(Instructions for the task) Please repeat the lines below exactly. Begin with the line containing "logic [80:0] rec_head, u_head;" and go on through the line containing "if (u_drop ||".

(Given data)
⁂

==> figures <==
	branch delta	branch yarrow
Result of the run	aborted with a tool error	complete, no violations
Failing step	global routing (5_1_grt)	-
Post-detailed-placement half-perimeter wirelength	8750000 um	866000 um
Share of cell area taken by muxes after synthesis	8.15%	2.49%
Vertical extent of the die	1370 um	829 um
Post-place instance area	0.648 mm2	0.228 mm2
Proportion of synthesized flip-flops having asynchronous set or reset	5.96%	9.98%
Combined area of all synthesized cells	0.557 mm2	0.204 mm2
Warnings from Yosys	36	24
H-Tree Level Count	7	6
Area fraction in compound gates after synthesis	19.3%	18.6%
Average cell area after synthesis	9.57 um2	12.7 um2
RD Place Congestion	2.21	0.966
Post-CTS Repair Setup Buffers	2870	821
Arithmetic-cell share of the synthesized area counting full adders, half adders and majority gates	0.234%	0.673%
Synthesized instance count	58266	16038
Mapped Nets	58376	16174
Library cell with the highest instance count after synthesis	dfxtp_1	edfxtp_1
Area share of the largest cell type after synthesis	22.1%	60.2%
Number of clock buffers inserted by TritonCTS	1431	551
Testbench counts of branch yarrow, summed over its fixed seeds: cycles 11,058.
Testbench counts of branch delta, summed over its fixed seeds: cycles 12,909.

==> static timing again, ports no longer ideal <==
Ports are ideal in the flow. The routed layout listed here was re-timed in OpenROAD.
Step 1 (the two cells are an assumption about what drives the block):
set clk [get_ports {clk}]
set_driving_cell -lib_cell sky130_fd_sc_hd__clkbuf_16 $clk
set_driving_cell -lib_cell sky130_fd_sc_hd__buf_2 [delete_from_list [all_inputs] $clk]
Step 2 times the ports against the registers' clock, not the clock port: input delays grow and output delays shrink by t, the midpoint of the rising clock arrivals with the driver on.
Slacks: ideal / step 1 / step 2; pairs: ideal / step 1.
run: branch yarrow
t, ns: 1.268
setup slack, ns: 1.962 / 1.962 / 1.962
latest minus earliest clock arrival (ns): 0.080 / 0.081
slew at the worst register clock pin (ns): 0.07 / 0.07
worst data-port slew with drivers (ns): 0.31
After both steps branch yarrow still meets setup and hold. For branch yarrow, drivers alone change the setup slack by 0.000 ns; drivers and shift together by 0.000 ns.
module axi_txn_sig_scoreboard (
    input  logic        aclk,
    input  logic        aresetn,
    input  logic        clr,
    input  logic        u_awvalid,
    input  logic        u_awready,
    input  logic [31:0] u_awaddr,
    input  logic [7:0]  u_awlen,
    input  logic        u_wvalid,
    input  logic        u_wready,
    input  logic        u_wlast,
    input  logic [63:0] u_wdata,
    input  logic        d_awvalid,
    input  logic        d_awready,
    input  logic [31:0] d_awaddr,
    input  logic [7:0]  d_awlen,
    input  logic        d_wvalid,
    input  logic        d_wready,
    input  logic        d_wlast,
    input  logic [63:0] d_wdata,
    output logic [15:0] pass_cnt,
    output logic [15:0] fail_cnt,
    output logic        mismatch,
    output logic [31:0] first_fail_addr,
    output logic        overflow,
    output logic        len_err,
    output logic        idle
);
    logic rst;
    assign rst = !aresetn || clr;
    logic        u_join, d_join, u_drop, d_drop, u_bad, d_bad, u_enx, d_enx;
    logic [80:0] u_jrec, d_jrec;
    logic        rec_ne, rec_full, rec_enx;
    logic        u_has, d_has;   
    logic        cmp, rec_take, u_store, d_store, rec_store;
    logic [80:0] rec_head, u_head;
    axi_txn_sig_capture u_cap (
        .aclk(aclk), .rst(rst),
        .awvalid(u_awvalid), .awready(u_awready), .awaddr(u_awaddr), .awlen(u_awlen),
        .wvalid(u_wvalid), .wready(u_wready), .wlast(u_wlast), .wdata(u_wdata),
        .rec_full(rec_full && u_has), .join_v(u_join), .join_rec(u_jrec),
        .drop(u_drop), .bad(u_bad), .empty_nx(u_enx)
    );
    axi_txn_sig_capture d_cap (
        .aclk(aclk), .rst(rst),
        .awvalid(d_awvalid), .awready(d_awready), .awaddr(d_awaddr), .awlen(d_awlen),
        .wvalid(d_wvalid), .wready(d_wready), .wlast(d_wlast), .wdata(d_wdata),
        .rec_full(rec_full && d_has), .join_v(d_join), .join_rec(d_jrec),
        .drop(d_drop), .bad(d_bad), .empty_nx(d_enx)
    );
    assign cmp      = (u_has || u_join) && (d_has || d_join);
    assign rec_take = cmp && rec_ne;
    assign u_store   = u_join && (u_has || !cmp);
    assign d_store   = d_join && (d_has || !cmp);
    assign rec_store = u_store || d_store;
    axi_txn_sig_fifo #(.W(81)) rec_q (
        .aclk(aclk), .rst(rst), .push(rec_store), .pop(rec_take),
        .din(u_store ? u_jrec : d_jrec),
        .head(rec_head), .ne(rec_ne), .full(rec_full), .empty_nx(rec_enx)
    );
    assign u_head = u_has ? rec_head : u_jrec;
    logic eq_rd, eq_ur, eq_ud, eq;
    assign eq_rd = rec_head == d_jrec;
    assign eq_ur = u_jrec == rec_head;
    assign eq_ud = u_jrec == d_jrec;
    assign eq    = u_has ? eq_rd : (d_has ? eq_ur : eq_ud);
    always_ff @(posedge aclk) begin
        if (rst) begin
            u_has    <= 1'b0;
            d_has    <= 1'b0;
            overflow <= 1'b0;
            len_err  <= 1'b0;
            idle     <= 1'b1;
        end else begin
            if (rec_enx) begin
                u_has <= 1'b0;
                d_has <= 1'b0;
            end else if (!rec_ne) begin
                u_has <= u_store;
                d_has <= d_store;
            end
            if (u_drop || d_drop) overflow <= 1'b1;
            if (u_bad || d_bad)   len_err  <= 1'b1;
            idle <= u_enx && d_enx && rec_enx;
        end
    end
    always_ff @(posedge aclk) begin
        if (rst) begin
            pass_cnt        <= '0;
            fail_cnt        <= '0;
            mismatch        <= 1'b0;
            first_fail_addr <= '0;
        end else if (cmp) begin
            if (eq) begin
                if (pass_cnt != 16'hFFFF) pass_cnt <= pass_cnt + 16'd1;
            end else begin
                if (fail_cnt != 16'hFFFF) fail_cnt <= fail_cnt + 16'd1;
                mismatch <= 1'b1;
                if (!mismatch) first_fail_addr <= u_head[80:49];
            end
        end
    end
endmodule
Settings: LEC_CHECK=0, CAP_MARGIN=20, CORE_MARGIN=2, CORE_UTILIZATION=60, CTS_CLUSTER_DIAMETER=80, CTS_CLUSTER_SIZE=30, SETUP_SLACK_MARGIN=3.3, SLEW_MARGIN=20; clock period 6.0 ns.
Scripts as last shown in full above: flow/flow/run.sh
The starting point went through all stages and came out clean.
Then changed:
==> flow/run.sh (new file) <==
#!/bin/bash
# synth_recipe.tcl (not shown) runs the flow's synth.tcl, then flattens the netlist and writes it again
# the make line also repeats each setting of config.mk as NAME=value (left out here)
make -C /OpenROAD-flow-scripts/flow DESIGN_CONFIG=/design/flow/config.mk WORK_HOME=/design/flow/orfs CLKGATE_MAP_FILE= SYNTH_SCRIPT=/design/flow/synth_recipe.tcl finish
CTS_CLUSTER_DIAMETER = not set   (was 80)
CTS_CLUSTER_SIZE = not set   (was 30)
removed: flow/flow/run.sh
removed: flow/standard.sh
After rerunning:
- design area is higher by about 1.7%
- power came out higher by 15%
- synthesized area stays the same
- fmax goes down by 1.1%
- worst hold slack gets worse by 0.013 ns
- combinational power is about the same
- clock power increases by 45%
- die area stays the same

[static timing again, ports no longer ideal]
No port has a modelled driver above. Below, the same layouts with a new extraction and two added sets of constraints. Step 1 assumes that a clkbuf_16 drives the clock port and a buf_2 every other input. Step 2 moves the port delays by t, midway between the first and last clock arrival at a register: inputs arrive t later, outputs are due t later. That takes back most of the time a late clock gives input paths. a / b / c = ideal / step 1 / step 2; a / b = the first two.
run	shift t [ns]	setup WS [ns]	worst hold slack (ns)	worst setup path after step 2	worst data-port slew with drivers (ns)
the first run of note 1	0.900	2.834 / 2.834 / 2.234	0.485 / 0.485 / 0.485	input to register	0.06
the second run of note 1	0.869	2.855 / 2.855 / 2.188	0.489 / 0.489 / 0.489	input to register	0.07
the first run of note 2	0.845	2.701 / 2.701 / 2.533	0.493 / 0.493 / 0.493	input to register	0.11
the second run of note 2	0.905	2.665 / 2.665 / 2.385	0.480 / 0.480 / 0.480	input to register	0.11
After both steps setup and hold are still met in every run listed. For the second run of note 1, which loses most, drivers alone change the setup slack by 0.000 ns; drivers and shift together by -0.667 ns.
Background: an optimization exercise with open tools, aiming at a short achievable clock period and few clock cycles per item. Do not read the settings as production practice. In this exercise RTL edits were held to simulation tests only and were not proved equivalent to the original. No activity file was given, so power comes from the tool's default toggle rates.

## alpha
## backend_top
module backend_top #(
	parameter int N  = 64,             
	parameter int LN = 6               
) (
	input  logic        clock,
	input  logic        reset,
	input  logic [2:0]  in_valid,
	input  logic [47:0] in_words,
	output logic        in_ready,
	input  logic [2:0]  complete_valid,
	input  logic [8:0]  complete_tag,
	input  logic [47:0] complete_value,
	output logic [2:0]  alloc_valid,
	output logic [8:0]  alloc_tag,
	output logic [2:0]  retire_valid,
	output logic [11:0] retire_dest,
	output logic [47:0] retire_value,
	input  logic [3:0]  read_index,
	output logic [15:0] read_data
);
clock: 6.5 ns
lec_check: 0
abc_clock_period_in_ps: 3000
cap_margin: 20
core_margin: 2
core_utilization: 40
place_density: 0.6
setup_slack_margin: 2.6
slew_margin: 20
tns_end_percent: 5
run.sh (not shown) runs the stock make flow with config.mk's settings and CLKGATE_MAP_FILE= SYNTH_SCRIPT=/design/flow/synth_recipe.tcl, a recipe that flattens the netlist after the stock synthesis.
Testbench counts of alpha, summed over its fixed seeds: cycles 3,036, items 6,602.
#### Input delta (epsilon over alpha)
--- a/flow/design.v
+++ b/flow/design.v
@@ -233,22 +233,23 @@
 	end
 	always_ff @(posedge clock) begin
 		pq <= pq_next;
 		for (int k = 0; k < 3; k++) begin
 			if (rv[k] && wr[k]) tag_slot[lt[k]] <= rep_b + LN'(k);
 		end
 	end
-	logic [2:0]    cq_v;
-	logic [LN-1:0] cq_slot [3];
+	logic [R-1:0]  cq_hit [4][3];
 	logic [15:0]   cq_val [3];
 	always_ff @(posedge clock) begin
-		if (reset) cq_v <= 3'b000;
-		else cq_v <= cv;
 		for (int i = 0; i < 3; i++) begin
-			cq_slot[i] <= tag_slot[complete_tag[3*i +: 3]];
+			logic [LN-1:0] sl;
+			sl = tag_slot[complete_tag[3*i +: 3]];
+			for (int b = 0; b < 4; b++)
+				for (int r = 0; r < R; r++)
+					cq_hit[b][i][r] <= !reset && cv[i] && (sl == LN'(4 * r + b));
 			cq_val[i] <= complete_value[16*i +: 16];
 		end
 	end
 	logic [3:0]  acc_we, rep_adv, ret_adv, rep_imm;
 	logic [3:0]  acc_dest [4];
 	logic [7:0]  acc_imm [4];
 	logic [R-1:0] comp_hit [4][3];
@@ -260,17 +261,15 @@
 			tp = bpos(ret_bk, b);
 			acc_we[b] = (ap[0] & nn_t[0]) | (ap[1] & nn_t[1]) | (ap[2] & nn_t[2]);
 			acc_dest[b] = ap[0] ? in_words[40 +: 4] : ap[1] ? in_words[24 +: 4] : in_words[8 +: 4];
 			acc_imm[b] = ap[0] ? in_words[32 +: 8] : ap[1] ? in_words[16 +: 8] : in_words[0 +: 8];
 			rep_adv[b] = (pp[0] & rv[0]) | (pp[1] & rv[1]) | (pp[2] & rv[2]);
 			rep_imm[b] = (pp[0] & rv[0] & ~wr[0]) | (pp[1] & rv[1] & ~wr[1]) | (pp[2] & rv[2] & ~wr[2]);
 			ret_adv[b] = (tp[0] & tv[0]) | (tp[1] & tv[1]) | (tp[2] & tv[2]);
-			for (int i = 0; i < 3; i++) begin
-				for (int r = 0; r < R; r++) comp_hit[b][i][r] = cq_v[i] && (cq_slot[i] == LN'(4 * r + b));
-			end
+			for (int i = 0; i < 3; i++) comp_hit[b][i] = cq_hit[b][i];
 		end
 	end
 	always_ff @(posedge clock) begin
 		for (int b = 0; b < 4; b++) begin
 			for (int r = 0; r < R; r++) begin
 				if (acc_we[b] && acc_row[b][r]) begin
 					rob_dest[b][r] <= acc_dest[b];
## What came out
- epsilon finished every step from synthesis to the final layout, and the layout passed the timing, DRC and antenna checks.
- Between epsilon and alpha, the simple-gate portion of the synthesized area is lower for alpha.
- Post-synthesis register bit count: epsilon > alpha
- Between epsilon and alpha, the accumulated negative setup slack figures differ only marginally.
- In the tables for epsilon and alpha, final standard cell count with taps included and fillers excluded reads lower with alpha.
- Relative to alpha, the filler cell count in the final layout of epsilon is higher by 7.1%.
- Y dimension of the die went up by a few percent going from alpha to epsilon.
- Between epsilon and alpha, the difference in share of total power consumed by net switching is negligible.
- epsilon reports a higher wire length of the first global-routing pass than alpha does.
- Delta (epsilon minus alpha): via count of the first global-routing pass went up by 6.8%; power consumption went up by about 5.5%.
- Between epsilon and alpha, the final instance area is higher for epsilon.
- NOTE: met3 capacity usage during global routing in epsilon exceeds that of alpha
- alpha vs epsilon, cell with the largest stage delay on the worst path: nand2_1 vs nand4_1
- epsilon — buffers inserted during post-CTS setup optimization 27% higher, alpha as reference
Testbench counts of epsilon, summed over its fixed seeds: cycles 3,036, items 6,602.

==> re-timing with driven ports <==
Ports are ideal in the flow. The routed layouts listed here were re-timed in OpenROAD. Step 1, drivers: a clkbuf_16 drives clock and a buf_2 each remaining input, both assumed. Step 2 adds t to the input delays and takes it off the output delays; t is the mean of the earliest and latest rising clock arrival at the registers after step 1. Input paths then give back, and output paths get back, about the clock's delay inside the block. Three values: ideal ports, drivers, drivers and shift; two values: the first two.
run	t, ns	setup slack, ns	hold WS [ns]	worst slew at a driven data input, ns	cell pins on the clock port's net
alpha	1.017	2.264 / 2.264 / 1.513	0.451 / 0.451 / 0.451	0.07	1
epsilon	1.021	2.152 / 2.152 / 1.297	0.453 / 0.453 / 0.453	0.08	1
After both steps setup and hold are still met in every run listed. For epsilon, which loses most, drivers alone change the setup slack by 0.000 ns; drivers and shift together by -0.855 ns.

⁂

(Response box)
    logic [80:0] rec_head, u_head;
    axi_txn_sig_capture u_cap (
        .aclk(aclk), .rst(rst),
        .awvalid(u_awvalid), .awready(u_awready), .awaddr(u_awaddr), .awlen(u_awlen),
        .wvalid(u_wvalid), .wready(u_wready), .wlast(u_wlast), .wdata(u_wdata),
        .rec_full(rec_full && u_has), .join_v(u_join), .join_rec(u_jrec),
        .drop(u_drop), .bad(u_bad), .empty_nx(u_enx)
    );
    axi_txn_sig_capture d_cap (
        .aclk(aclk), .rst(rst),
        .awvalid(d_awvalid), .awready(d_awready), .awaddr(d_awaddr), .awlen(d_awlen),
        .wvalid(d_wvalid), .wready(d_wready), .wlast(d_wlast), .wdata(d_wdata),
        .rec_full(rec_full && d_has), .join_v(d_join), .join_rec(d_jrec),
        .drop(d_drop), .bad(d_bad), .empty_nx(d_enx)
    );
    assign cmp      = (u_has || u_join) && (d_has || d_join);
    assign rec_take = cmp && rec_ne;
    assign u_store   = u_join && (u_has || !cmp);
    assign d_store   = d_join && (d_has || !cmp);
    assign rec_store = u_store || d_store;
    axi_txn_sig_fifo #(.W(81)) rec_q (
        .aclk(aclk), .rst(rst), .push(rec_store), .pop(rec_take),
        .din(u_store ? u_jrec : d_jrec),
        .head(rec_head), .ne(rec_ne), .full(rec_full), .empty_nx(rec_enx)
    );
    assign u_head = u_has ? rec_head : u_jrec;
    logic eq_rd, eq_ur, eq_ud, eq;
    assign eq_rd = rec_head == d_jrec;
    assign eq_ur = u_jrec == rec_head;
    assign eq_ud = u_jrec == d_jrec;
    assign eq    = u_has ? eq_rd : (d_has ? eq_ur : eq_ud);
    always_ff @(posedge aclk) begin
        if (rst) begin
            u_has    <= 1'b0;
            d_has    <= 1'b0;
            overflow <= 1'b0;
            len_err  <= 1'b0;
            idle     <= 1'b1;
        end else begin
            if (rec_enx) begin
                u_has <= 1'b0;
                d_has <= 1'b0;
            end else if (!rec_ne) begin
                u_has <= u_store;
                d_has <= d_store;
            end
            if (u_drop || d_drop) overflow <= 1'b1;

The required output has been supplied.